Saved data entries:
§ §

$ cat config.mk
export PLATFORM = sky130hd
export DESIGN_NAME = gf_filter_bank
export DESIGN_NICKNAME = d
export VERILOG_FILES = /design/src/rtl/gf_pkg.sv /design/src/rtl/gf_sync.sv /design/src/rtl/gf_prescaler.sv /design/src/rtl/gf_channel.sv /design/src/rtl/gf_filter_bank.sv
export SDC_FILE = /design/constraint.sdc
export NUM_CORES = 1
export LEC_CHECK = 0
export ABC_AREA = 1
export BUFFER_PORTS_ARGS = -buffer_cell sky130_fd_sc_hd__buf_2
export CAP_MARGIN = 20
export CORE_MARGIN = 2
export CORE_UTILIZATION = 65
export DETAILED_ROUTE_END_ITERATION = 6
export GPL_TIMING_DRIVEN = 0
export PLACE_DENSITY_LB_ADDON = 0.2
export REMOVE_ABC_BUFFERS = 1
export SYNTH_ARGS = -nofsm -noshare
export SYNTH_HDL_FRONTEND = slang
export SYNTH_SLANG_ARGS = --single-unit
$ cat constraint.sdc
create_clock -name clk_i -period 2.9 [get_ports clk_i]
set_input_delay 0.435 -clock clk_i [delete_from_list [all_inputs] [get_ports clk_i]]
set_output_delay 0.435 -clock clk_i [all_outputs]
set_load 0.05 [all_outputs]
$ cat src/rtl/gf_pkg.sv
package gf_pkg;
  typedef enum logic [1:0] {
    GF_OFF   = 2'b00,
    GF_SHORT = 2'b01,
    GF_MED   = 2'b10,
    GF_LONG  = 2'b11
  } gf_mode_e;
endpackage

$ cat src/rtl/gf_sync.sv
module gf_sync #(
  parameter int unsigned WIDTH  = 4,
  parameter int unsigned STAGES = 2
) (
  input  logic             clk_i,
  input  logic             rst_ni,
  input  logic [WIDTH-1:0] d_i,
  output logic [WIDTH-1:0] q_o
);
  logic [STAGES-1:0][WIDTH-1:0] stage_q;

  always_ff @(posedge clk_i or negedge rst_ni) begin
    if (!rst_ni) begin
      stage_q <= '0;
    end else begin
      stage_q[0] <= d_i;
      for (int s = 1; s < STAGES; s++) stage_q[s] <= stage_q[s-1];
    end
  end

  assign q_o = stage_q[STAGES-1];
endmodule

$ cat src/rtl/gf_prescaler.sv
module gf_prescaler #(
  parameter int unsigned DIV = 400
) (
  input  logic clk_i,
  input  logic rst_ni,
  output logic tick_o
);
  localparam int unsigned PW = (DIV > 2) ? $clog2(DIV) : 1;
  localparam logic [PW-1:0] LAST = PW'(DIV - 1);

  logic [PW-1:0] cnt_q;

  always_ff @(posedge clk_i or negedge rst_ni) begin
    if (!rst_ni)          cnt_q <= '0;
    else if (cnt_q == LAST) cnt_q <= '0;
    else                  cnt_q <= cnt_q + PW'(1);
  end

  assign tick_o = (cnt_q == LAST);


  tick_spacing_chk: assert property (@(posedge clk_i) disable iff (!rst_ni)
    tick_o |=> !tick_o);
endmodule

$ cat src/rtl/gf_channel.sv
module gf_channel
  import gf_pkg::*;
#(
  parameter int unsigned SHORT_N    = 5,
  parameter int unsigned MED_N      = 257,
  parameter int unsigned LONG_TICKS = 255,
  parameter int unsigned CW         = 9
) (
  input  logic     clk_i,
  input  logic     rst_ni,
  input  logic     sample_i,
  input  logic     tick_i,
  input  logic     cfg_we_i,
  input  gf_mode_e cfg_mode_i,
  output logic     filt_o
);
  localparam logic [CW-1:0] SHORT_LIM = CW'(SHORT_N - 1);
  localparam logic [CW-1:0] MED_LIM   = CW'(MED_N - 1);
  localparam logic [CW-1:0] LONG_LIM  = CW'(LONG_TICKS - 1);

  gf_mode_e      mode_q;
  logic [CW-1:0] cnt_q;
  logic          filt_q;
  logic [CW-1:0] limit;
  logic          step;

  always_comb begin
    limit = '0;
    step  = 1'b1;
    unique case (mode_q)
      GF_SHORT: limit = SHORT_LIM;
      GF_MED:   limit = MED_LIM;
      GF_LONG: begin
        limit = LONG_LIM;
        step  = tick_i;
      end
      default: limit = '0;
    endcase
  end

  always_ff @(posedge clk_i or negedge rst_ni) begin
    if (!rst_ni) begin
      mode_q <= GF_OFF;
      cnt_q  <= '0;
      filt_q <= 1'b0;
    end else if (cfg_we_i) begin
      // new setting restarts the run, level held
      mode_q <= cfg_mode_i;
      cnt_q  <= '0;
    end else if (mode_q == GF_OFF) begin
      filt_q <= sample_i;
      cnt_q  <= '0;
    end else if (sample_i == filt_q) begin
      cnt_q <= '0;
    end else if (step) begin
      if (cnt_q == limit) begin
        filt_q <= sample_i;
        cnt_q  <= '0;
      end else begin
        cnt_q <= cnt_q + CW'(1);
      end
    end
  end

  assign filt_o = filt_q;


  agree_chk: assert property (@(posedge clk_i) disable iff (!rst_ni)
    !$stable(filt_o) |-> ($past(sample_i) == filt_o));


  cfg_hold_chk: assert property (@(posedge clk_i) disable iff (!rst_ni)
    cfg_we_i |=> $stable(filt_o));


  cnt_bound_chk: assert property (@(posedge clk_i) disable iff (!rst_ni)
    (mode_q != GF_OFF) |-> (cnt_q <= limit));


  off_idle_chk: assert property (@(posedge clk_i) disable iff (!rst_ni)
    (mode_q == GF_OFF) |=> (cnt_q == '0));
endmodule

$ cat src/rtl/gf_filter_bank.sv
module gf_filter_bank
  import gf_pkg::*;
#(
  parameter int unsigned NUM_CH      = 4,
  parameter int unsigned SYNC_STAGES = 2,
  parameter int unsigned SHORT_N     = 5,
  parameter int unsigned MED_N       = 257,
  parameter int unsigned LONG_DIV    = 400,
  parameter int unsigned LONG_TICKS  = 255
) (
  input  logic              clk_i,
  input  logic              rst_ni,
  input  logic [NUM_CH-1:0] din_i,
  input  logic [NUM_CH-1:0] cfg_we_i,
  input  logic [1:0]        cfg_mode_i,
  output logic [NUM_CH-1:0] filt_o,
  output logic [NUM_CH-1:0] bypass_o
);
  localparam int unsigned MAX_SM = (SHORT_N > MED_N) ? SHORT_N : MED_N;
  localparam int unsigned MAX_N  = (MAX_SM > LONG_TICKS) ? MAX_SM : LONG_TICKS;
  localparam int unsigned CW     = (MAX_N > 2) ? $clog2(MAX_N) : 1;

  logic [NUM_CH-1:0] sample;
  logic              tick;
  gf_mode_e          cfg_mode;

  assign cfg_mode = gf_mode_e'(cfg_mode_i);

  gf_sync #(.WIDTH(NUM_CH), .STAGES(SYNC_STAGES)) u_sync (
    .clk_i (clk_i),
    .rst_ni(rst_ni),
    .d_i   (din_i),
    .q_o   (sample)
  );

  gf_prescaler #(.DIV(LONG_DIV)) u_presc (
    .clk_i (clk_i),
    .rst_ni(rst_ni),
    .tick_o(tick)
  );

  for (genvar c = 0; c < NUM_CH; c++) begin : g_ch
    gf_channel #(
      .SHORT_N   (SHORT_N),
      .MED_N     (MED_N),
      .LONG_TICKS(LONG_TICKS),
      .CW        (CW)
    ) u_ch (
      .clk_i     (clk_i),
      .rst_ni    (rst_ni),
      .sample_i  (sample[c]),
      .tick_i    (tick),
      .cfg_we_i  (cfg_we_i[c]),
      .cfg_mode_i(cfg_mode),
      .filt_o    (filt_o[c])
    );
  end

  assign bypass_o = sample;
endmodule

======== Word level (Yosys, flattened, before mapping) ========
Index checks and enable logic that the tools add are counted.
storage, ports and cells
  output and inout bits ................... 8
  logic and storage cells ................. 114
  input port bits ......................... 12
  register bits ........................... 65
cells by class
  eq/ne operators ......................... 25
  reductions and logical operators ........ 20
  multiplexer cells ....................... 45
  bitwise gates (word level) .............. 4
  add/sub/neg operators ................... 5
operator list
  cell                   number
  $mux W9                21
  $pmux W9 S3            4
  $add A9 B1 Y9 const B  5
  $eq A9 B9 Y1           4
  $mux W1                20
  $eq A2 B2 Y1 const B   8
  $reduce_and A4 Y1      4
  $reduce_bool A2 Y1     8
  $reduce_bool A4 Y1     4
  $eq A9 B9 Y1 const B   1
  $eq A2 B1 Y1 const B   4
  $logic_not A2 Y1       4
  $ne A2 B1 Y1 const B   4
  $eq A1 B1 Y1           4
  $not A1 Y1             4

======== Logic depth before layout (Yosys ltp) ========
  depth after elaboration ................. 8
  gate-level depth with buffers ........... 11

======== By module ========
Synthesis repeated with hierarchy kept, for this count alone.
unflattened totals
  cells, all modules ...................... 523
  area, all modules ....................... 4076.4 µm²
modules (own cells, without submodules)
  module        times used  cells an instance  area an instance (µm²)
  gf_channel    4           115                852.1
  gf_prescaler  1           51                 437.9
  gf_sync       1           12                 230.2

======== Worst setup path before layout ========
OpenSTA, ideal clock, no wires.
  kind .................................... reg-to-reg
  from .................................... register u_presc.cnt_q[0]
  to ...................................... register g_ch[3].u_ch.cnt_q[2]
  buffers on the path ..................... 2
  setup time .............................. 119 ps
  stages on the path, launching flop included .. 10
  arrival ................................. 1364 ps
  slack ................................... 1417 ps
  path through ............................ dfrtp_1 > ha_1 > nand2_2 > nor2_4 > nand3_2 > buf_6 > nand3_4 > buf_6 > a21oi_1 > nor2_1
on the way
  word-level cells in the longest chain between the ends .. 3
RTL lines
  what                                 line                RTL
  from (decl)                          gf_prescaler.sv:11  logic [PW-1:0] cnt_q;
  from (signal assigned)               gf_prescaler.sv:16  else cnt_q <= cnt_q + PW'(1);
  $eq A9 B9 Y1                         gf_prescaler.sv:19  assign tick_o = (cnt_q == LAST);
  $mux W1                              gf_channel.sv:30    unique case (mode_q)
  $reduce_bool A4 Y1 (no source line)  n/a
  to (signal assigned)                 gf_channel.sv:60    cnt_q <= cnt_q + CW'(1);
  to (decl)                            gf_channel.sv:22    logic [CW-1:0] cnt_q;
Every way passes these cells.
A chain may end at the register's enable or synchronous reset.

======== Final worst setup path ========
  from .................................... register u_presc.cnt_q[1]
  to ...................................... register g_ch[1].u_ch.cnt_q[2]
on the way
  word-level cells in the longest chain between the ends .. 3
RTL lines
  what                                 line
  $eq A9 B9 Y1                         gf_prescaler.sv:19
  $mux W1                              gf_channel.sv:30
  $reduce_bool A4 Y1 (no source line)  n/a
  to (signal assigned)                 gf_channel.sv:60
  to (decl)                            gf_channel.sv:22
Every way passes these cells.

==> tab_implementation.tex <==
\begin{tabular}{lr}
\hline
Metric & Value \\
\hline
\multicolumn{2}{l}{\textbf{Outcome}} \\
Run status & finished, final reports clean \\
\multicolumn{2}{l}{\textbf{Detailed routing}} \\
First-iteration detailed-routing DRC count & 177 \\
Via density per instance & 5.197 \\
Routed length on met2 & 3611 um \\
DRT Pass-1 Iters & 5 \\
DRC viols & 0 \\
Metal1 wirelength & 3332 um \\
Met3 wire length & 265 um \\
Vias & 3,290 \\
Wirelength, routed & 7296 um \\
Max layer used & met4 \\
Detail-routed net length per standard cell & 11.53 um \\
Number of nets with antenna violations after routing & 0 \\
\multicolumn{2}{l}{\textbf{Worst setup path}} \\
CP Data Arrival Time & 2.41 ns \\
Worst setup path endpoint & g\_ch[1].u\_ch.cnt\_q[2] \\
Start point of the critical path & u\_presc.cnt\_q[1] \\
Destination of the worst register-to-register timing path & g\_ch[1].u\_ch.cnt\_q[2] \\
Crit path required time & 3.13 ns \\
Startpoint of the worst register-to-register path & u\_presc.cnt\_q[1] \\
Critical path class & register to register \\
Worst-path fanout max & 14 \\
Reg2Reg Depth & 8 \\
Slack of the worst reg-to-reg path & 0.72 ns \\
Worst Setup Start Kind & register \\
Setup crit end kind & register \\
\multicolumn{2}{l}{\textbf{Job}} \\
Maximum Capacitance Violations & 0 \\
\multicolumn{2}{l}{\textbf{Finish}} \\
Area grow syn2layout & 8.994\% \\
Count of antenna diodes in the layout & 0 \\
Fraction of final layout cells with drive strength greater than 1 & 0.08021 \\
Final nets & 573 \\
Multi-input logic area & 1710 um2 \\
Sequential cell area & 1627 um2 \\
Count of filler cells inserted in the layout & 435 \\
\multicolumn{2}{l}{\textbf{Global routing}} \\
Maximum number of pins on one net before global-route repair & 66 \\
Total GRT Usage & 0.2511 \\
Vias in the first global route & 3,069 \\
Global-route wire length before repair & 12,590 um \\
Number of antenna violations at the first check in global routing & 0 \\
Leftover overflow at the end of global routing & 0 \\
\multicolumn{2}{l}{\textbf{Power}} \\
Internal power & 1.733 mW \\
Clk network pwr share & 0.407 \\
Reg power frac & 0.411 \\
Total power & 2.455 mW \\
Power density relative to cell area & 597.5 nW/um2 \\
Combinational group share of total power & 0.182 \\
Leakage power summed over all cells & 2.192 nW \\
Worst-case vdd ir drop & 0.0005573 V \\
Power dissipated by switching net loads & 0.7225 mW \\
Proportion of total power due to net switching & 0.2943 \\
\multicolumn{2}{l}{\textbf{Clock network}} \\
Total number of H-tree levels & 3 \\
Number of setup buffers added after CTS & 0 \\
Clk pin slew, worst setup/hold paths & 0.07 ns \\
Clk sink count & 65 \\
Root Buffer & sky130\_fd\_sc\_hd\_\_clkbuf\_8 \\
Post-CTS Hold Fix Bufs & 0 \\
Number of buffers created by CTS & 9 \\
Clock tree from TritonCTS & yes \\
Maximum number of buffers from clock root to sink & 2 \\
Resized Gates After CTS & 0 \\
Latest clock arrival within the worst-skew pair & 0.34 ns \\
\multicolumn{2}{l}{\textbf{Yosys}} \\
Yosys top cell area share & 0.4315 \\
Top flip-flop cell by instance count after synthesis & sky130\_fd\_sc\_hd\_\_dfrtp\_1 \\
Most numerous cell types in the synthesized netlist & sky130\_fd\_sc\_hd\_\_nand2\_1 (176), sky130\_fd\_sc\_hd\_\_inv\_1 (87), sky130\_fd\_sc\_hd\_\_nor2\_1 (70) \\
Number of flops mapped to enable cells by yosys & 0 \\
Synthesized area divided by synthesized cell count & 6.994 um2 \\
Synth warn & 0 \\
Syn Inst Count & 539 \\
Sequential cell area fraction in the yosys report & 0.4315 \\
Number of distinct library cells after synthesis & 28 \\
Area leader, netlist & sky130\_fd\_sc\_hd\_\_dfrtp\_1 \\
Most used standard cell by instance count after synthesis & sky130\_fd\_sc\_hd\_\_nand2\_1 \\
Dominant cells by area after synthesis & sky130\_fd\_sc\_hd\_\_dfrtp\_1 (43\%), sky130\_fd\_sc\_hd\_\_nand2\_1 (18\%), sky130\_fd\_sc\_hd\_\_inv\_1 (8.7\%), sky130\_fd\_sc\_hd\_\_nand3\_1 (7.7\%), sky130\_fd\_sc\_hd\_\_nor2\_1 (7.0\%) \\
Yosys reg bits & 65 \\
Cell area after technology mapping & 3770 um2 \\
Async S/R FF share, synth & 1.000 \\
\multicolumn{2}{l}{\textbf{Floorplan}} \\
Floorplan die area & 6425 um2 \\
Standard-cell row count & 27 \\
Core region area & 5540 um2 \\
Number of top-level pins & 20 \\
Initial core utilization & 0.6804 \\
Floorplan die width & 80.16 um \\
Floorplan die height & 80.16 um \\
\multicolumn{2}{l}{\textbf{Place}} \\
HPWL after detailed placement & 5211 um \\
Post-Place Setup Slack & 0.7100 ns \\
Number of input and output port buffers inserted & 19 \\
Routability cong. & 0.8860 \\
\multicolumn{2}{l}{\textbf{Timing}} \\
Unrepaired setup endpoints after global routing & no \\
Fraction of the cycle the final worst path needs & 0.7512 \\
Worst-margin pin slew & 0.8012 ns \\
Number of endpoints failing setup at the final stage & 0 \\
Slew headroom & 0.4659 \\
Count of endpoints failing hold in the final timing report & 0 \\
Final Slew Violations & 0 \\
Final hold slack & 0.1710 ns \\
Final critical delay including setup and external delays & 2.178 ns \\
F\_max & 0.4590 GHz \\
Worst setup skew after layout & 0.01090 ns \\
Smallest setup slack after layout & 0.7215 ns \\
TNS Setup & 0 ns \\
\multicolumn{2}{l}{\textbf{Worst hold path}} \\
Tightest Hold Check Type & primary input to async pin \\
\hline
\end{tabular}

§ §

- [Aim of the exercise] Please make an exact copy of the lines above from the line with "Number of flops" through the line with "Async S/R FF share, synth & 1.000 \\", both ends included.

- [Written answer]
Number of flops mapped to enable cells by yosys & 0 \\
Synthesized area divided by synthesized cell count & 6.994 um2 \\
Synth warn & 0 \\
Syn Inst Count & 539 \\
Sequential cell area fraction in the yosys report & 0.4315 \\
Number of distinct library cells after synthesis & 28 \\
Area leader, netlist & sky130\_fd\_sc\_hd\_\_dfrtp\_1 \\
Most used standard cell by instance count after synthesis & sky130\_fd\_sc\_hd\_\_nand2\_1 \\
Dominant cells by area after synthesis & sky130\_fd\_sc\_hd\_\_dfrtp\_1 (43\%), sky130\_fd\_sc\_hd\_\_nand2\_1 (18\%), sky130\_fd\_sc\_hd\_\_inv\_1 (8.7\%), sky130\_fd\_sc\_hd\_\_nand3\_1 (7.7\%), sky130\_fd\_sc\_hd\_\_nor2\_1 (7.0\%) \\
Yosys reg bits & 65 \\
Cell area after technology mapping & 3770 um2 \\
Async S/R FF share, synth & 1.000 \\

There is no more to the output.